While all eyes were on the phenomenal international hit Crash Landing on You (14 December 2019- 6 February 2020), Black Dog: Being a Teacher (or simply Black Dog) took on the Monday-Tuesday time slot on the same cable network (TvN) from 16 December 2019- 4 February 2020. It enjoyed moderate ratings but clearly was an underdog in the popularity battle.
Now that this gem is on Netflix, we think it's worth checking out.
This quiet, slice-of-life drama about a newbie teacher trying to make it work in a private high school in Seoul is a gem that really should be getting more love. Thankfully, just last month Netflix released it to more territories, and we think you should give it a try.

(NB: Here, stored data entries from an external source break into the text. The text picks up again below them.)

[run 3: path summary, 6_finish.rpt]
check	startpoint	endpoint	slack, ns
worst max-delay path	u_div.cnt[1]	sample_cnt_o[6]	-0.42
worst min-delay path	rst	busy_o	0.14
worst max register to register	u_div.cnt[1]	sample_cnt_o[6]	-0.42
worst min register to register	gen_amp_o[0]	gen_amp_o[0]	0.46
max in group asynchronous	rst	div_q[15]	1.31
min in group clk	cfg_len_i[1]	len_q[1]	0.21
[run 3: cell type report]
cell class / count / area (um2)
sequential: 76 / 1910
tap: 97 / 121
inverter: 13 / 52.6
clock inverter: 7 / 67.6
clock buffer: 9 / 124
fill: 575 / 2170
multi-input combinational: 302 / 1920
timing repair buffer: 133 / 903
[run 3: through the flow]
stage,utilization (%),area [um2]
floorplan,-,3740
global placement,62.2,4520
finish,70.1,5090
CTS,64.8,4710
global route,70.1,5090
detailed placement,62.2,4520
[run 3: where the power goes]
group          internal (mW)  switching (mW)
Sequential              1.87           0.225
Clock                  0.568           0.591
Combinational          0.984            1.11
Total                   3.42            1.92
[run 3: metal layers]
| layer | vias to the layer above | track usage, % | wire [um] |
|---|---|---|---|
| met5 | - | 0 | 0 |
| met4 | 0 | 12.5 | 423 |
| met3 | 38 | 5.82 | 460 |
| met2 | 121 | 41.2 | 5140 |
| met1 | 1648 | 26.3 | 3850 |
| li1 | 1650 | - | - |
File: src/rtl/rx_word_fifo_if.sv
// rx_word_fifo_if: serial bit input, parallel word output and status signals of rx_word_fifo
interface rx_word_fifo_if #(
    parameter int WIDTH = 8,
    parameter int DEPTH = 4
);
    logic                     tx_data;
    logic                     tx_vld;
    logic                     rx_ready;
    logic [WIDTH-1:0]         out_data;
    logic                     out_vld;
    logic                     out_rdy;
    logic [$clog2(DEPTH):0]   fifo_count;
    logic                     frame_done;
    modport master (
        output tx_data, tx_vld, out_rdy,
        input  rx_ready, out_data, out_vld, fifo_count, frame_done
    );
    modport slave (
        input  tx_data, tx_vld, out_rdy,
        output rx_ready, out_data, out_vld, fifo_count, frame_done
    );
endinterface

File: src/rtl/rx_word_fifo.sv
// rx_word_fifo: deserializes an MSB-first bit stream into words buffered in a first-word-fall-through FIFO
module rx_word_fifo #(
    parameter int WIDTH       = 8,
    parameter int DEPTH       = 4,
    parameter int FRAME_WORDS = 4
) (
    input logic           clk,
    input logic           clr,
    rx_word_fifo_if.slave bus
);
    localparam int AW = $clog2(DEPTH);
    localparam int CW = AW + 1;
    localparam int BW = $clog2(WIDTH);
    localparam int FW = FRAME_WORDS > 1 ? $clog2(FRAME_WORDS) : 1;
    logic [WIDTH-1:0] mem [DEPTH];
    logic [WIDTH-1:0] shift;
    logic [WIDTH-1:0] word;
    logic [BW-1:0]    bit_cnt;
    logic [AW-1:0]    rd_ptr;
    logic [AW-1:0]    wr_ptr;
    logic [CW-1:0]    count;
    logic [FW-1:0]    frame_cnt;
    logic             frame_done;
    logic             last_bit;
    logic             rx_ready;
    logic             accept;
    logic             push;
    logic             pop;
    logic             frame_end;
    assign last_bit  = bit_cnt == BW'(WIDTH - 1);
    // only the final bit of a word waits for a free slot, so a word is never dropped
    assign rx_ready  = !(last_bit && count == CW'(DEPTH));
    assign accept    = bus.tx_vld && rx_ready;
    assign push      = accept && last_bit;
    assign pop       = count != '0 && bus.out_rdy;
    assign word      = {shift[WIDTH-2:0], bus.tx_data};
    assign frame_end = frame_cnt == FW'(FRAME_WORDS - 1);
    assign bus.rx_ready   = rx_ready;
    assign bus.out_vld    = count != '0;
    assign bus.out_data   = count != '0 ? mem[rd_ptr] : '0;
    assign bus.fifo_count = count;
    assign bus.frame_done = frame_done;
    always_ff @(posedge clk) begin
        if (push) mem[wr_ptr] <= word;
    end
    always_ff @(posedge clk) begin
        if (clr) begin
            shift      <= '0;
            bit_cnt    <= '0;
            rd_ptr     <= '0;
            wr_ptr     <= '0;
            count      <= '0;
            frame_cnt  <= '0;
            frame_done <= 1'b0;
        end else begin
            if (accept) begin
                shift   <= word;
                bit_cnt <= last_bit ? '0 : bit_cnt + BW'(1);
            end
            if (push) wr_ptr <= wr_ptr + AW'(1);
            if (pop) rd_ptr <= rd_ptr + AW'(1);
            if (push != pop) count <= push ? count + CW'(1) : count - CW'(1);
            frame_done <= push && frame_end;
            if (push) frame_cnt <= frame_end ? '0 : frame_cnt + FW'(1);
        end
    end
endmodule

File: src/flat_wrapper.sv
// flat-port wrapper written by rule: the top's interface ports become plain ports
module rx_word_fifo_flat 
#(
    parameter int WIDTH       = 8,
    parameter int DEPTH       = 4,
    parameter int FRAME_WORDS = 4
)
  (clk, clr, bus_tx_data, bus_tx_vld, bus_out_rdy, bus_rx_ready, bus_out_data, bus_out_vld, bus_fifo_count, bus_frame_done);
  rx_word_fifo_if #(.WIDTH(WIDTH), .DEPTH(DEPTH)) bus_i ();
  input logic clk;
  input logic clr;
  input wire logic [$bits(bus_i.tx_data)-1:0] bus_tx_data;
  input wire logic [$bits(bus_i.tx_vld)-1:0] bus_tx_vld;
  input wire logic [$bits(bus_i.out_rdy)-1:0] bus_out_rdy;
  output wire logic [$bits(bus_i.rx_ready)-1:0] bus_rx_ready;
  output wire logic [$bits(bus_i.out_data)-1:0] bus_out_data;
  output wire logic [$bits(bus_i.out_vld)-1:0] bus_out_vld;
  output wire logic [$bits(bus_i.fifo_count)-1:0] bus_fifo_count;
  output wire logic [$bits(bus_i.frame_done)-1:0] bus_frame_done;
  assign bus_i.tx_data = bus_tx_data;
  assign bus_i.tx_vld = bus_tx_vld;
  assign bus_i.out_rdy = bus_out_rdy;
  assign bus_rx_ready = bus_i.rx_ready;
  assign bus_out_data = bus_i.out_data;
  assign bus_out_vld = bus_i.out_vld;
  assign bus_fifo_count = bus_i.fifo_count;
  assign bus_frame_done = bus_i.frame_done;
  rx_word_fifo #(.WIDTH(WIDTH), .DEPTH(DEPTH), .FRAME_WORDS(FRAME_WORDS)) u_core (.clk(clk), .clr(clr), .bus(bus_i));
endmodule
File: config.mk
export PLATFORM = sky130hd
export DESIGN_NAME = rx_word_fifo_flat
export DESIGN_NICKNAME = d
export VERILOG_FILES = /design/src/rtl/rx_word_fifo_if.sv /design/src/rtl/rx_word_fifo.sv /design/src/flat_wrapper.sv
export SDC_FILE = /design/constraint.sdc
export NUM_CORES = 1
export LEC_CHECK = 0
export ABC_CLOCK_PERIOD_IN_PS = 2090
export BUFFER_PORTS_ARGS = -buffer_cell sky130_fd_sc_hd__buf_2
export CAP_MARGIN = 20
export CORE_MARGIN = 2
export CORE_UTILIZATION = 35
export CTS_CLUSTER_SIZE = 28
export DETAILED_ROUTE_END_ITERATION = 7
export GPL_TIMING_DRIVEN = 0
export PLACE_DENSITY = 0.51
export REMOVE_ABC_BUFFERS = 1
export SYNTH_ARGS = -nofsm -noshare
export SYNTH_HDL_FRONTEND = slang
export SYNTH_SLANG_ARGS = --single-unit
File: constraint.sdc
create_clock -name clk -period 2.09 [get_ports clk]
set_input_delay 0.418 -clock clk [delete_from_list [all_inputs] [get_ports clk]]
set_output_delay 0.418 -clock clk [all_outputs]
set_load 0.01 [all_outputs]
==> impl_results.md <==
* Status: finished clean
* Fin crit period at 1.98 ns
* Mux cell area share after synthesis at 11.4%
* Via/cell ratio at 4.83
* Static leakage at 0.885 nW
* Crit. End Element: output port
* R2r worst-path depth at 9
* Total die area at 6970 sq um
* Ports at 19
* Commonest non-fill, non-tap cell in the layout: edfxtp_1
* Max Root-Sink Buffers at 2
* Slew HR at 67.4%
* Routed WL at 3620 um
* Mapped Area at 2210 sq um
* Peak Freq at 0.506 GHz
* WL/cell at 14.3 um
* # rows at 28
* DR DRC count at 0
* Effective utilization at floorplan at 36.7%
* # setup viols final at 0
* Hold Crit Depth at 1
* Global Route met2 Usage at 17.1%
* Vias in the first global route at 1149
* I/O Buffers at 18
* GR Overflow Total at 0
* Via count at 1228
* Clk root buf: clkbuf_8
* Synth unique cells at 28
* First-pass GRT wire length at 5900 um
* Htree depth at 2
* Most Crowded Layer GR: met2
* Required time of the critical path at 1.67 ns
* MaxCap Viol Count at 0
* Post-DP HPWL at 2420 um
* Fill count at 574
* Max FO, Critical Path at 8
* Ant diodes at 0
* Crit Reg-Reg Startpoint: u_core.bit_cnt[0]$_SDFFE_PP0N_
* Met1 global-route usage at 14.4%
* Num CTS Buffers at 5
* Commonest cells after routing, fill and taps aside: edfxtp_1 (32), buf_2 (18), dfxtp_1 (18), and2_1 (13), nor2_1 (13)
* Initial antenna violation count at 0
* HP Start: bus_tx_data
* Synth Register Bits at 54
* Largest net degree at the start of global routing at 25
* Synth Instances at 159
* Cell Pwr Density at 876 nW/um^2
* Worst-Margin Slew at 0.489 ns
* R2R Setup Slk at 0.12 ns
* Critical path arrival at 1.56 ns
* Layout cells sized above 1 at 27.9%
* WHS Endpoint: u_core.mem[0][0]$_DFFE_PP_
* Setup crit start kind: register
* TritonCTS clock tree: done
* FF-to-FF End: u_core.bus.fifo_count[2]$_SDFFE_PP0P_
* Main combinational cell family by area after synthesis: simple AND/OR/NAND/NOR gates
* Period utilization at 94.6%
* Total track usage at 11.1%
* Simple-gate share of the synthesized area at 12.5%
* Hold_buf cts at 0
* Clock latency on the worst-skew pair at 0.30 ns
* Clock slew at reported path FFs at 0.08 ns
* Dpl ws at -0.502 ns
* Area growth syn-to-layout at 13.6%
* Global Route met3 Usage at 3.36%
* Peak supply drop at 0.000320 V
* Final Hold Viols at 0
* Final Non-Filler Cells at 254
* Post-Place Cells at 244
* Path type of the worst setup path: reg2out
* Post-Synth XOR/XNOR Area at 1.58%
* Pwr Total at 2.20 mW
* Placeable Area at 6030 sq um
* Die H at 83.5 um
* Clk_skew at 0.00982 ns
* Drt pass-1 iters at 4
* CTS sink cnt at 54
* FF+latch area at 1410 sq um
* Slew Viols, Final at 0
* Synth Warn # at 0
* Compound-Gate Fraction of Synth Area at 3.79%
* Die width at 83.5 um
* Post-Syn Area per Cell at 13.9 sq um
* Nets at 191
* Sequential cell area fraction in the yosys report at 63.3%
* Final antenna-violating net count at 0
* Post-Synth Adder-Cell Area at 4.86%
* Final RePlAce weighted congestion at 0.730
* Area of the multi-input gates at 803 sq um
* Iteration-0 DRC Markers at 49
* Min-Delay Path Class: in2reg
* Final worst setup slack at 0.112 ns
==> sequential cells by signal (all words and copies together), names as in the netlist, named ones only <==
signal	flops
u_core.frame_cnt	2
u_core.wr_ptr	2
u_core.shift	7
u_core.mem	32
u_core.bus.fifo_count	3
u_core.bit_cnt	3
u_core.bus.frame_done	1
u_core.rd_ptr	2
==> repair_timing <==
item / 4_1_cts / 5_1_grt
setup buffers: 1 / 1
gates resized for setup: 10 / 5
pin swaps: 0 / 1
setup endpoints to repair: 43 / 2
==> power breakdown <==
part           internal [mW]  switching [mW]
registers               1.16          0.0884
clock network          0.237           0.310
logic                  0.221           0.186
==> synthesized netlist by cell type <==
| master | number | area share [%] |
|---|---|---|
| nand4bb_1 | 1 | 0.51 |
| mux4_2 | 8 | 8.1 |
| a21oi_2 | 1 | 0.40 |
| edfxtp_1 | 32 | 43 |
| nor2_1 | 13 | 2.2 |
| nand2_1 | 10 | 1.7 |
| mux2_2 | 1 | 0.51 |
| nor2_2 | 1 | 0.28 |
| buf_2 | 2 | 0.45 |
| o31ai_4 | 1 | 0.96 |
| or3_1 | 1 | 0.28 |
| dfxtp_1 | 22 | 20 |
| nor3b_1 | 2 | 0.68 |
| xor2_1 | 3 | 1.2 |
| xnor2_1 | 1 | 0.40 |
| nand3_1 | 9 | 2.0 |
| mux2i_1 | 5 | 2.3 |
| buf_6 | 1 | 0.51 |
| clkbuf_1 | 5 | 0.85 |
| ha_1 | 7 | 4.0 |
| and2_1 | 13 | 3.7 |
| mux2_1 | 1 | 0.51 |
| nand2b_1 | 2 | 0.57 |
| fa_1 | 1 | 0.91 |
| inv_1 | 4 | 0.68 |
| nor2b_1 | 2 | 0.57 |
| a32oi_1 | 1 | 0.40 |
| a21oi_1 | 9 | 2.0 |
==> kinds of logic after synthesis <==
| kind of cell | count (synthesis) |
|---|---|
| XOR/XNOR | 4 |
| adder cells (fa/ha/maj) | 8 |
| buffers and inverters | 12 |
| AO/OA/AOI/OAI | 12 |
| flip-flops | 54 |
| AND/OR/NAND/NOR | 54 |
| multiplexers | 15 |
==> metrics by stage <==
| stage | hold WS, ns | cell area (sq um) | util (%) | TNS, ns |
|---|---|---|---|---|
| final | 0.363 | 2510 | 41.7 | 0 |
| after global placement | 0.450 | 2360 | 39.1 | -0.628 |
| after global routing | 0.363 | 2510 | 41.7 | -0.0174 |
| after floorplan | 0.435 | 2170 | - | -0.208 |
| after detailed placement | 0.475 | 2360 | 39.1 | -2.39 |
| after CTS | 0.359 | 2490 | 41.3 | -0.0166 |
==> worst max path at each step <==
stage	startpoint	to	slack [ns]	cells after the start
3_3_place_gp	u_core.bit_cnt[0]$_SDFFE_PP0N_	u_core.bus.fifo_count[2]$_SDFFE_PP0P_	-0.41	9
5_1_grt	u_core.bus.fifo_count[0]$_SDFFE_PP0P_	u_core.bus.fifo_count[2]$_SDFFE_PP0P_	-0.02	7
2_1_floorplan	u_core.bit_cnt[0]$_SDFFE_PP0N_	u_core.bus.fifo_count[2]$_SDFFE_PP0P_	-0.21	9
4_1_cts	u_core.bit_cnt[0]$_SDFFE_PP0N_	u_core.bus.fifo_count[2]$_SDFFE_PP0P_	-0.02	9
3_5_place_dp	u_core.bit_cnt[0]$_SDFFE_PP0N_	u_core.bus.fifo_count[2]$_SDFFE_PP0P_	-0.50	9
6_report	register	bus_out_data[4]	0.11	3
==> final cells by class <==
| cell class | count | share of cell area, % |
|---|---|---|
| flip-flops and latches | 54 | 56.1 |
| well taps | 75 | 3.74 |
| clock buffers | 6 | 2.89 |
| inverters | 4 | 0.598 |
| repair buffers | 20 | 4.18 |
| clock inverters | 2 | 0.548 |
| multi-input cells | 93 | 32.0 |
==> worst max-delay path, cell delays in order, from the launching register on <==
cell     delay, ns
dfxtp_4       0.46
mux4_2        0.52
and2_1        0.15
buf_2         0.13
==> metal layers <==
metal	part of all wire [%]	vias up
met5	0	-
met1	45	596
met3	5.3	7
li1	-	603
met2	48	22
met4	1.8	0
Power figures use the tool's default switching activity.
File: src/rtl/usreg_sipo_rx.sv
// usreg_sipo_rx: serial-to-parallel receiver with a one-deep valid/ready output buffer.
// Define PARITY_CHECK_EN to expect one trailing even-parity bit per word.
module usreg_sipo_rx #(
    parameter int unsigned WIDTH = 4
) (
    input  logic             clk,
    input  logic             rst,
    input  logic             serial_in,
    input  logic             ser_valid,
    input  logic             ser_first,
    input  logic             lsb_first,
    output logic [WIDTH-1:0] dout,
    output logic             dout_valid,
    input  logic             dout_ready,
    output logic             par_err,
    output logic             overrun,
    output logic             frame_err
);
    localparam int unsigned CW = $clog2(WIDTH + 1);

`ifdef PARITY_CHECK_EN
    typedef enum logic [1:0] {ST_IDLE, ST_SHIFT, ST_PARITY} state_t;
`else
    typedef enum logic {ST_IDLE, ST_SHIFT} state_t;
`endif

    state_t           r_state;
    state_t           w_state_nxt;
    logic [WIDTH-1:0] r_sh;
    logic [WIDTH-1:0] w_sh_nxt;
    logic [WIDTH-1:0] w_base;
    logic [WIDTH-1:0] w_shifted;
    logic [CW-1:0]    r_cnt;
    logic [CW-1:0]    w_cnt_nxt;
    logic             r_lsb;
    logic             w_lsb_nxt;
    logic             w_lsb_eff;
    logic             w_start;
    logic             w_done;
    logic             w_frame;
    logic             r_done;
    logic [WIDTH-1:0] r_dout;
    logic             r_dout_valid;
    logic             r_overrun;
    logic             r_frame_err;
`ifdef PARITY_CHECK_EN
    logic             w_par;
    logic             r_par_pend;
    logic             r_par_err;
`endif

    always_ff @(posedge clk or posedge rst) begin
        if (rst) begin
            r_state <= ST_IDLE;
        end else begin
            r_state <= w_state_nxt;
        end
    end

    always_comb begin
        w_state_nxt = r_state;
        w_sh_nxt    = r_sh;
        w_cnt_nxt   = r_cnt;
        w_lsb_nxt   = r_lsb;
        w_done      = 1'b0;
        w_frame     = 1'b0;
`ifdef PARITY_CHECK_EN
        w_par       = 1'b0;
`endif
        w_start     = ser_valid & ser_first;
        // A new word shifts into a cleared register using the direction sampled with its first bit.
        w_lsb_eff   = w_start ? lsb_first : r_lsb;
        w_base      = w_start ? '0 : r_sh;
        w_shifted   = w_lsb_eff ? {serial_in, w_base[WIDTH-1:1]}
                                : {w_base[WIDTH-2:0], serial_in};

        if (w_start) begin
            w_frame     = (r_state != ST_IDLE);
            w_state_nxt = ST_SHIFT;
            w_sh_nxt    = w_shifted;
            w_cnt_nxt   = CW'(1);
            w_lsb_nxt   = lsb_first;
        end else if (ser_valid) begin
            case (r_state)
                ST_SHIFT: begin
                    w_sh_nxt  = w_shifted;
                    w_cnt_nxt = r_cnt + CW'(1);
                    if (r_cnt == CW'(WIDTH - 1)) begin
`ifdef PARITY_CHECK_EN
                        w_state_nxt = ST_PARITY;
`else
                        w_done      = 1'b1;
                        w_state_nxt = ST_IDLE;
                        w_cnt_nxt   = '0;
`endif
                    end
                end
`ifdef PARITY_CHECK_EN
                ST_PARITY: begin
                    w_done      = 1'b1;
                    w_par       = ^{r_sh, serial_in};
                    w_state_nxt = ST_IDLE;
                    w_cnt_nxt   = '0;
                end
`endif
                default: ;
            endcase
        end
    end

    always_ff @(posedge clk or posedge rst) begin
        if (rst) begin
            r_sh        <= '0;
            r_cnt       <= '0;
            r_lsb       <= 1'b0;
            r_done      <= 1'b0;
            r_frame_err <= 1'b0;
`ifdef PARITY_CHECK_EN
            r_par_pend  <= 1'b0;
`endif
        end else begin
            r_sh        <= w_sh_nxt;
            r_cnt       <= w_cnt_nxt;
            r_lsb       <= w_lsb_nxt;
            r_done      <= w_done;
            r_frame_err <= w_frame;
`ifdef PARITY_CHECK_EN
            r_par_pend  <= w_par;
`endif
        end
    end

    // r_sh still holds the completed word during the cycle r_done is set.
    always_ff @(posedge clk or posedge rst) begin
        if (rst) begin
            r_dout       <= '0;
            r_dout_valid <= 1'b0;
            r_overrun    <= 1'b0;
`ifdef PARITY_CHECK_EN
            r_par_err    <= 1'b0;
`endif
        end else begin
            r_overrun <= 1'b0;
            if (r_done) begin
                if (!r_dout_valid || dout_ready) begin
                    r_dout       <= r_sh;
                    r_dout_valid <= 1'b1;
`ifdef PARITY_CHECK_EN
                    r_par_err    <= r_par_pend;
`endif
                end else begin
                    r_overrun <= 1'b1;
                end
            end else if (r_dout_valid && dout_ready) begin
                r_dout_valid <= 1'b0;
`ifdef PARITY_CHECK_EN
                r_par_err    <= 1'b0;
`endif
            end
        end
    end

    assign dout       = r_dout;
    assign dout_valid = r_dout_valid;
    assign overrun    = r_overrun;
    assign frame_err  = r_frame_err;
`ifdef PARITY_CHECK_EN
    assign par_err    = r_par_err;
`else
    assign par_err    = 1'b0;
`endif

endmodule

Seo Hyun-jin (You Are My Spring) plays Go Ha-neul, a young, temp teacher— and Daechi High School’s newest hire. Because she’s hired last, she has to hit the ground running and has to navigate her way around a system that doesn’t provide much support for newbies. She finds herself having to deal with a demanding, pragmatic department head Park Seong-soon (Ra Mi-ran, Reply 1988), the most popular teacher on campus Do Yeon-woo (Ha Jun, Crazy Love), the usual office politics, and the regular workload of teachers in South Korea’s competitive educational system.
Why It Works
High school dramas are a dime a dozen in k-dramaland. There’s a new one being churned out every couple of months or so. But they’re almost always from the point of view of students and are more likely to portray teachers as stock characters and caricatures of themselves. They’re either irrelevant as in SKY Castle, or just plain abusive as in Twenty-Five Twenty-One, or questionable as in Melancholia.
In Hollywood, films like Dead Poet’s Society, Mr. Holland’s Opus, Dangerous Minds, and Freedom Writers portray teachers in the extremes. Between the caricature and the hero, there’s really no room for the normal, down-to-earth teacher who must deal with educational bureaucracy, overwhelming paperwork, standardized tests, irate parents, and difficult colleagues.
And this is precisely where Black Dog creates a space for itself. Through Park Joo-yun’s carefully nuanced writing, teachers are finally allowed to discuss the mundane matters such as lesson plans, performance appraisals, college applications, after-school programs, schedules, faculty meetings, the perennial sore throat, and preference for intelligent students in a manner that is believable, honest, and engaging.
More importantly, the drama brings a lot of heart. (You will, of course, need to make cultural allowances as every country has a different educational system.) The exaggerated office politics plays a huge role in the series and provides the backdrop for much of the drama. But what it really does is allows the spotlight to be on the individual stories of the teachers themselves: the wide-eyed newbie out to make a difference, the popular teacher who’s burned out, the department head who spends more time in school than with her own child, the “temporary” teacher who just wants to make tenure, the principal facing pressure on all sides, and the students who just want to get a better life for themselves. "Black Dog" manages to show real people facing real problems and how everyone is just trying to make the most out of life. It even shows real teachers actually loving their students, their colleagues, and *gasp* their jobs.
Director Hwang Joon-hyuk doesn’t allow for any scene stealers in this show. It’s an ensemble cast where no one is completely villainized or sanctified. Even the drama’s palette is earthy and subdued as though to emphasize that if you are looking for sensationalism and theatrics, you will not find it here.
What you will find instead is a heartwarming drama that doesn’t push its agenda or tries to bombard you with platitudes or solutions for the current state of Korean (or wherever you’re from) education. It simply follows the ebb and flow of a regular academic year and what that means to the people who've chosen to dedicate their lives to education. It’s not a romance, but it’s definitely a love story about teaching and for teachers everywhere.